Work to complete.
Give the following records again in full and without alteration.

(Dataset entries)
++++++

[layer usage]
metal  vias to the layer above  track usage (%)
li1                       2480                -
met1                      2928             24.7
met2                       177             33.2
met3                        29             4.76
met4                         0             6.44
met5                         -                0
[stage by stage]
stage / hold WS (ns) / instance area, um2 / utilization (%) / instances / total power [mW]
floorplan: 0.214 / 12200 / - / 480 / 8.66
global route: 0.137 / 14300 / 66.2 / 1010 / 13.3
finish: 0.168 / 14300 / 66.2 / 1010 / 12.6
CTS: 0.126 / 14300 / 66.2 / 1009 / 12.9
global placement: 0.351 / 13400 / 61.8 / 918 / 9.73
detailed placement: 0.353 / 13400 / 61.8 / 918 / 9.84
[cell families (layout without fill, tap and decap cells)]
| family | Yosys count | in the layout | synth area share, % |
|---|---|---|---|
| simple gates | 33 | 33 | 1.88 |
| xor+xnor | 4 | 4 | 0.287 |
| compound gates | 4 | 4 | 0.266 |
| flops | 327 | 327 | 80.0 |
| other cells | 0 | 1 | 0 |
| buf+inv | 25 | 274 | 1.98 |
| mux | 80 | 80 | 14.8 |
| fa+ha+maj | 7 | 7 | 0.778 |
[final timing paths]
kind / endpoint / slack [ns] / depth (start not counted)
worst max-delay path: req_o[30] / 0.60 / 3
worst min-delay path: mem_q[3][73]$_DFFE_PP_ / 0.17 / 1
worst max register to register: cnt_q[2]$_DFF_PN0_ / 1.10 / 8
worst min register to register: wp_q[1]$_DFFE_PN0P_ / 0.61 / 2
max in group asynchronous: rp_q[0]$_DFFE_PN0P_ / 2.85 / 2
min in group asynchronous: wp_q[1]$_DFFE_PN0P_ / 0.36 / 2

++++++

Task output.
[layer usage]
metal  vias to the layer above  track usage (%)
li1                       2480                -
met1                      2928             24.7
met2                       177             33.2
met3                        29             4.76
met4                         0             6.44
met5                         -                0
[stage by stage]
stage / hold WS (ns) / instance area, um2 / utilization (%) / instances / total power [mW]
floorplan: 0.214 / 12200 / - / 480 / 8.66
global route: 0.137 / 14300 / 66.2 / 1010 / 13.3
finish: 0.168 / 14300 / 66.2 / 1010 / 12.6
CTS: 0.126 / 14300 / 66.2 / 1009 / 12.9
global placement: 0.351 / 13400 / 61.8 / 918 / 9.73
detailed placement: 0.353 / 13400 / 61.8 / 918 / 9.84
[cell families (layout without fill, tap and decap cells)]
| family | Yosys count | in the layout | synth area share, % |
|---|---|---|---|
| simple gates | 33 | 33 | 1.88 |
| xor+xnor | 4 | 4 | 0.287 |
| compound gates | 4 | 4 | 0.266 |
| flops | 327 | 327 | 80.0 |
| other cells | 0 | 1 | 0 |
| buf+inv | 25 | 274 | 1.98 |
| mux | 80 | 80 | 14.8 |
| fa+ha+maj | 7 | 7 | 0.778 |
[final timing paths]
kind / endpoint / slack [ns] / depth (start not counted)
worst max-delay path: req_o[30] / 0.60 / 3
worst min-delay path: mem_q[3][73]$_DFFE_PP_ / 0.17 / 1
worst max register to register: cnt_q[2]$_DFF_PN0_ / 1.10 / 8
worst min register to register: wp_q[1]$_DFFE_PN0P_ / 0.61 / 2
max in group asynchronous: rp_q[0]$_DFFE_PN0P_ / 2.85 / 2
min in group asynchronous: wp_q[1]$_DFFE_PN0P_ / 0.36 / 2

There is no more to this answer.